We do not say that the criminal justice system is broken but much can go wrong in a criminal trial. Some errors occur because of subconscious influences and hence are difficult to counter. Other mishaps are due to malfeasance on the part of participants for unknown motives; these too are difficult to counter. Junk science has recently been held to be a key factor but such a focus ignores numerous other contributing factors. We suggest that the term ‘junk science’ trivialises a multi-faceted issue. There are many possible reasons behind wrong convictions. These include:

  • misleading, inadequate or poorly validated forensic science and other expert opinion evidence;
  • tunnel vision and confirmation bias affecting police, expert witnesses and even courts;
  • unreliable opinion evidence which then biases other evidence and its interpretation;
  • police over-zealousness, incompetence or corruption;
  • prosecutor misconduct, including failure to disclose exculpatory evidence;
  • false or coerced confessions, especially from vulnerable suspects;
  • inappropriate reliance on police informants or prison informants;
  • mistaken eyewitness evidence including misleading line-up identification procedures;
  • perjury by witnesses as well as perjury and/or negligence by criminal justice officials;
  • ineffective, inexperienced or under-funded defence counsel;
  • the reliance on juries to assess the validity and reliability of scientific and medical evidence;
  • erroneous judicial directions to the jury;
  • media pressure and/or stereotyping; and
  • Indigenous ethnicity of the accused.

In recognition that juries, courts and appeals courts can get things wrong, beginning in England and Wales in 1997, an additional post-conviction safeguard in the form of a Criminal Cases Review Commission (CCRC) was introduced. The Head of Criminal Justice in that jurisdiction from 2017-2019, Sir Brian Leveson, regards the CCRC as “an essential requirement of fairness and justice” (at p. xv). A CCRC has since been established in Scotland and in New Zealand and has been legislated for in Canada.

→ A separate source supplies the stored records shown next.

<file path="design/flow/design.v">
module fbpal
(
	input             reset,
	input             en_in,
	output reg        en_out,
	input             ram_clk,
	output reg [28:0] ram_address,
	output reg  [7:0] ram_burstcount,
	input             ram_waitrequest,
	input      [63:0] ram_readdata,
	input             ram_readdatavalid,
	output reg        ram_read,
	input      [31:0] fb_address,
	input             pal_en,
	output reg  [7:0] pal_a,
	output reg [23:0] pal_d,
	output reg        pal_wr
);
reg [31:0] base_addr;
always @(posedge ram_clk) base_addr <= fb_address - 4096;
reg [6:0] buf_rptr = 0;
always @(posedge ram_clk) begin
	reg [23:0] odd_d;
	if(~pal_a[0] & pal_wr) {pal_a[0], pal_d} <= {1'b1, odd_d};
	else pal_wr <= 0;
	if(~ram_waitrequest) ram_read <= 0;
	if(pal_en & ~reset) begin
		if(ram_burstcount) begin
			if(ram_readdatavalid) begin
				ram_burstcount <= 0;
				odd_d <= ram_readdata[55:32];
				pal_d <= ram_readdata[23:0];
				pal_a <= {buf_rptr, 1'b0};
				pal_wr <= 1;
				en_out <= en_in;
				buf_rptr <= buf_rptr + 1'd1;
			end
		end
		else begin
			if(~ram_waitrequest && en_out != en_in) begin
				ram_address <= base_addr[31:3] + buf_rptr;
				ram_burstcount <= 1;
				ram_read <= 1;
			end
		end
	end
	else begin
		en_out <= en_in;
		buf_rptr <= 0;
		ram_burstcount <= 0;
	end
end
endmodule
</file>
**flow/run.sh**
```bash
#!/bin/bash
# OpenROAD 26Q1-2900-gdf79404cd8, Yosys 0.63+post, stock flow scripts
make -C /OpenROAD-flow-scripts/flow DESIGN_CONFIG=/design/flow/config.mk WORK_HOME=/design/flow/orfs finish
```
**flow/config.mk**
```make
export PLATFORM = sky130hd
export DESIGN_NAME = memory
export DESIGN_NICKNAME = memory
export VERILOG_FILES = /design/flow/design.v
export SDC_FILE = /design/flow/constraint.sdc
export NUM_CORES = 4
export LEC_CHECK = 1
export CORE_UTILIZATION = 30
```
**flow/constraint.sdc**
```tcl
current_design memory

set clk_period 4.4
set clk_io_pct 0.2

create_clock -name clk0 -period $clk_period [get_ports {clk}]

set non_clock_inputs [all_inputs -no_clocks]
set_input_delay [expr $clk_period * $clk_io_pct] -clock clk0 $non_clock_inputs
set_output_delay [expr $clk_period * $clk_io_pct] -clock clk0 [all_outputs]
```
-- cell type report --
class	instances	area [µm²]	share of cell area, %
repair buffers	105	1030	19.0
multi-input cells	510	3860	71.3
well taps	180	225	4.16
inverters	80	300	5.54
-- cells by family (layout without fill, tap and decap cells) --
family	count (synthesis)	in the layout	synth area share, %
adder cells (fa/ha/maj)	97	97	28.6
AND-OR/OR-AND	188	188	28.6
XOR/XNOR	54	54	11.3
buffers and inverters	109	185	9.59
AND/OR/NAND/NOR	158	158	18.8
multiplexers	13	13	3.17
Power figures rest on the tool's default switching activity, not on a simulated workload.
File: design.v
module seven_segment(
	input  clk,
	input wire[15:0]data,
	output[7:0] segments,
	output[3:0] digits
);	
reg[7:0] reg_segments;
reg[3:0] reg_digits;
reg[3:0] num;
reg[31:0] cnt;
initial begin
	reg_segments <= 8'b00000000;
	reg_digits <= 4'b1110;
end
always @(posedge clk) begin
	cnt = cnt + 1'b1;
end
always @(posedge cnt[16]) begin 
	reg_digits <= {reg_digits[0],reg_digits[3:1]};
	if(reg_digits == 4'b1110) num <= data[7:4];
	if(reg_digits == 4'b1101) num <= data[3:0];
	if(reg_digits == 4'b1011) num <= data[15:12];
	if(reg_digits == 4'b0111) num <= data[11:8];
	case(num)
		4'b0000: reg_segments <= 8'b00000011;  
		4'b0001: reg_segments <= 8'b10011111;  
		4'b0010: reg_segments <= 8'b00100101;  
		4'b0011: reg_segments <= 8'b00001101;  
		4'b0100: reg_segments <= 8'b10011001;  
		4'b0101: reg_segments <= 8'b01001001;  
		4'b0110: reg_segments <= 8'b01000001;  
		4'b0111: reg_segments <= 8'b00011111;  
		4'b1000: reg_segments <= 8'b00000001;  
		4'b1001: reg_segments <= 8'b00011001;  
		4'b1010: reg_segments <= 8'b00010001;
		4'b1011: reg_segments <= 8'b11000001;
		4'b1100: reg_segments <= 8'b01100011;
		4'b1101: reg_segments <= 8'b10000101;
		4'b1110: reg_segments <= 8'b01100001;
		4'b1111: reg_segments <= 8'b01110001;
		default: reg_segments <= 8'b11111111;  
	endcase
end
assign segments = reg_segments;
assign digits = reg_digits;
endmodule
File: run.sh
#!/bin/bash
# OpenROAD 26Q1-2900-gdf79404cd8, Yosys 0.63+post, stock flow scripts
make -C /OpenROAD-flow-scripts/flow DESIGN_CONFIG=/design/flow/config.mk WORK_HOME=/design/flow/orfs finish
File: config.mk
export PLATFORM = sky130hd
export DESIGN_NAME = seven_segment
export DESIGN_NICKNAME = seven_segment
export VERILOG_FILES = /design/flow/design.v
export SDC_FILE = /design/flow/constraint.sdc
export NUM_CORES = 4
export LEC_CHECK = 1
export CORE_AREA = 10 10 96 96
export DIE_AREA = 0 0 106 106
File: constraint.sdc
current_design seven_segment

set clk_period 2.5
set clk_io_pct 0.2

create_clock -name clk0 -period $clk_period [get_ports {clk}]

set non_clock_inputs [all_inputs -no_clocks]
set_input_delay [expr $clk_period * $clk_io_pct] -clock clk0 $non_clock_inputs
set_output_delay [expr $clk_period * $clk_io_pct] -clock clk0 [all_outputs]
==> tab_implementation.tex <==
% Implementation results table
\begin{tabular}{lr}
\hline
Metric & Value \\
\hline
\multicolumn{2}{l}{\textbf{Drt}} \\
Number of inserted diodes & 0 \\
First-pass iteration count of the detailed router & 4 \\
Remaining antenna violation count after routing & 0 \\
Routed wire length per instance & 10.2 um \\
Number of DRC markers after the initial detailed-route iteration & 46 \\
Residual DRC count & 0 \\
Number of vias after detailed routing & 1151 \\
Via-to-Cell Ratio & 4.10 \\
Routed wire length & 2.87 mm \\
\multicolumn{2}{l}{\textbf{Clock network}} \\
Clock latency on the worst-skew pair & 0.24 ns \\
Clk buf depth & 2 \\
Master cell of the clock root buffer & sky130\_fd\_sc\_hd\_\_clkbuf\_8 \\
Post-CTS Hold Buffers & 0 \\
CTS tree & built \\
Gates resized, CTS repair & 0 \\
CTS H-tree lvls & 1 \\
Clock buffer count from CTS & 3 \\
Buffer count from post-CTS setup fixing & 0 \\
Clock slew at reported path FFs & 0.06 ns \\
\multicolumn{2}{l}{\textbf{Global routing}} \\
Overflow left after global routing & 0 \\
All-Layer GR Usage & 4.99\% \\
Largest net degree at the start of global routing & 20 \\
First-pass GRT wire length & 4.87 mm \\
Number of antenna violations at the first check in global routing & 0 \\
Vias in the first global route & 1071 \\
\multicolumn{2}{l}{\textbf{Final timing}} \\
Number of register pins that no clock reaches & 16 \\
Setup repair after global routing missed its margin & no \\
Number of unconstrained endpoints & 31 \\
Worst slack on hold paths & 0.417 ns \\
Layout Skew & 0.00194 ns \\
Max-slew violation total from the final report & 0 \\
Setup TNS & 0 ns \\
Crit share post-route & 54.0\% \\
Highest achievable clock rate & 0.741 GHz \\
Final critical delay including setup and external delays & 1.35 ns \\
Relative max-transition margin & 61.9\% \\
Final hold vios & 0 \\
Slew of the pin with the lowest slew margin & 0.566 ns \\
Worst setup slack after layout & 1.15 ns \\
Setup violators final & 0 \\
\multicolumn{2}{l}{\textbf{Flow run}} \\
OpenROAD warning count & 30 \\
Max cap viols & 0 \\
\multicolumn{2}{l}{\textbf{Floorplanning}} \\
Vert. Die Dim & 106 um \\
Cell Rows & 31 \\
Horizontal die size & 106 um \\
Chip Footprint & 11200 um2 \\
Fp util & 21.4\% \\
I/O pin cnt & 29 \\
Std-Cell Core Area & 7210 um2 \\
\multicolumn{2}{l}{\textbf{Placement}} \\
Post-placement worst setup slack & 1.14 ns \\
Final Wtd Congestion & 0.857 \\
Total cell area at the placement stage & 1920 um2 \\
Sum of net half-perimeters after detailed placement & 2.25 mm \\
Count of port buffers added during placement & 28 \\
\multicolumn{2}{l}{\textbf{Power}} \\
Largest vdd supply drop & 0.384 mV \\
Pwr/cell area & 250 nW/um2 \\
Leak & 0.000766 uW \\
\multicolumn{2}{l}{\textbf{Setup path}} \\
Slowest CP cell & sky130\_fd\_sc\_hd\_\_dfxtp\_1 \\
Worst Path Class, Setup & register to register \\
Reg-to-Reg Start & cnt[0]\$\_DFF\_P\_ \\
Launching element of the worst setup path & cnt[0]\$\_DFF\_P\_ \\
Series of cell instances along the critical path & ha\_1, inv\_1, nor4\_1, xor2\_1 \\
Critical path data arrival time & 1.53 ns \\
Crit path launch type & register \\
Largest incremental delay on the critical path & 0.38 ns \\
Required time of the critical path & 2.68 ns \\
Maximum fanout along the worst path & 6 \\
CP endpoint kind & register \\
\multicolumn{2}{l}{\textbf{Finish}} \\
Share of post-route cells with drive strength above 1 & 4.40\% \\
Total non-filler cell area in the finished layout & 1960 um2 \\
Layout overhead on the synthesized area & 27.0\% \\
Final core utilization & 27.2\% \\
Fill cell instance count of the final layout & 768 \\
Most frequent logic cell in the layout & sky130\_fd\_sc\_hd\_\_dfxtp\_1 \\
Commonest cells after routing, fill and taps aside & 29 x sky130\_fd\_sc\_hd\_\_dfxtp\_1, 28 x sky130\_fd\_sc\_hd\_\_clkdlybuf4s50\_1, 12 x sky130\_fd\_sc\_hd\_\_nand2\_1, 12 x sky130\_fd\_sc\_hd\_\_o21ai\_0, 11 x sky130\_fd\_sc\_hd\_\_nand3\_1 \\
\multicolumn{2}{l}{\textbf{Synthesis}} \\
Async set-reset flop share out of synthesis & 0\% \\
Syn Area/Cell & 9.84 um2 \\
Largest area contributor in the netlist & sky130\_fd\_sc\_hd\_\_dfxtp\_1 \\
Chip area line of the yosys report & 1550 um2 \\
Yosys top cell area share & 37.6\% \\
Number of register bits inferred by synthesis & 33 \\
Number of different library cells in the post-synthesis netlist & 35 \\
Ys cells & 157 \\
Share of the yosys chip area belonging to registers & 45.3\% \\
Synthesis Warnings & 1 \\
Post-synth tally of flip-flops with integrated enable & 4 \\
Instance count of the mapped netlist & 157 \\
Cell area after technology mapping & 1550 um2 \\
Biggest area cells & sky130\_fd\_sc\_hd\_\_dfxtp\_1 38\%, sky130\_fd\_sc\_hd\_\_edfxtp\_1 7.8\%, sky130\_fd\_sc\_hd\_\_ha\_1 5.7\% \\
Dominant register cell & sky130\_fd\_sc\_hd\_\_dfxtp\_1 \\
\multicolumn{2}{l}{\textbf{Worst hold path}} \\
Worst min-delay path startpoint & cnt[0]\$\_DFF\_P\_ \\
Kind of path behind the tightest hold check & register to register \\
\multicolumn{2}{l}{\textbf{Outcome}} \\
Run status & completed \\
\hline
\end{tabular}
==> routing by layer <==
layer	GRT usage (%)	vias up	share of wire (%)
met5	0	-	0
met4	0.484	0	0.28
met3	1.47	2	6.8
met2	8.13	24	45
met1	6.67	506	48
li1	-	619	-
==> path summary, 6_finish.rpt <==
path,to,slack (ns),depth (start not counted)
setup / recovery,cnt[12]$_DFF_P_,1.15,4
hold / removal,cnt[0]$_DFF_P_,0.42,1
setup reg to reg,cnt[12]$_DFF_P_,1.15,4
hold reg to reg,cnt[0]$_DFF_P_,0.42,1
==> worst max-delay path: cells and delay by family (launching register included) <==
family / cells / cell delay, ns
xor gates and xnor gates: 1 / 0.17
adders and majority gates: 1 / 0.29
buffers and inverters: 1 / 0.11
DFF: 1 / 0.38
and+or+nand+nor: 1 / 0.34
==> stage by stage <==
stage,std cells,total power (uW)
floorplan,157,277
global placement,277,304
detailed placement,277,304
CTS,281,499
global route,281,511
finish,281,492
==> power by group <==
group          switching, uW  internal [uW]
sequential                 0            271
combinational           5.15           21.9
clock                   80.9            113
==> cell type report <==
type                    instances  area, um2  share of cell area, %
multi-input cells             110        787                   40.1
flip-flops and latches         33        701                   35.7
repair buffers                 28        280                   14.3
well taps                      99        124                   6.31
clock buffers                   4       45.0                   2.29
inverters                       7       26.3                   1.34
==> registers in the layout (all words and copies together), names as in the netlist <==
name / flops
reg_segments: 8
num: 4
cnt: 17
reg_digits: 4
==> synth_stat cells, types with 5 or more instances <==
cell type	count
sky130_fd_sc_hd__nand3_1	11
sky130_fd_sc_hd__xnor2_1	8
sky130_fd_sc_hd__ha_1	7
sky130_fd_sc_hd__o21ai_0	12
sky130_fd_sc_hd__a21oi_1	5
sky130_fd_sc_hd__nand2_1	12
sky130_fd_sc_hd__dfxtp_1	29
sky130_fd_sc_hd__inv_1	7
sky130_fd_sc_hd__xor2_1	8
sky130_fd_sc_hd__nor4_1	6
==> kinds of logic after synthesis <==
family	after synthesis	synth area share, %
and+or+nand+nor	54	21.7
DFF	33	45.3
AOI/OAI and AO/OA	27	10.9
xor gates and xnor gates	16	9.07
buffers and inverters	14	3.73
adders and majority gates	7	5.67
muxes	5	3.32
other	1	0.243
Power figures rest on the tool's default switching activity, not on a simulated workload.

A number of Australian legal academics (at p.87) and at least one eminent retired judge have been calling for several years for a CCRC to be established in Australia. More voices have been added recently including those of Kathleen Folbigg and the Australian Academy of Science. To date the issue has not been included on the agenda of the Standing Council of Attorneys-General. Surely it is time for the entire legal profession to add their voices for this to happen so the matter can be properly canvassed. And perhaps it is time for all concerned Australians to let members of parliament know that the issue of wrongful convictions is serious and demands their attention.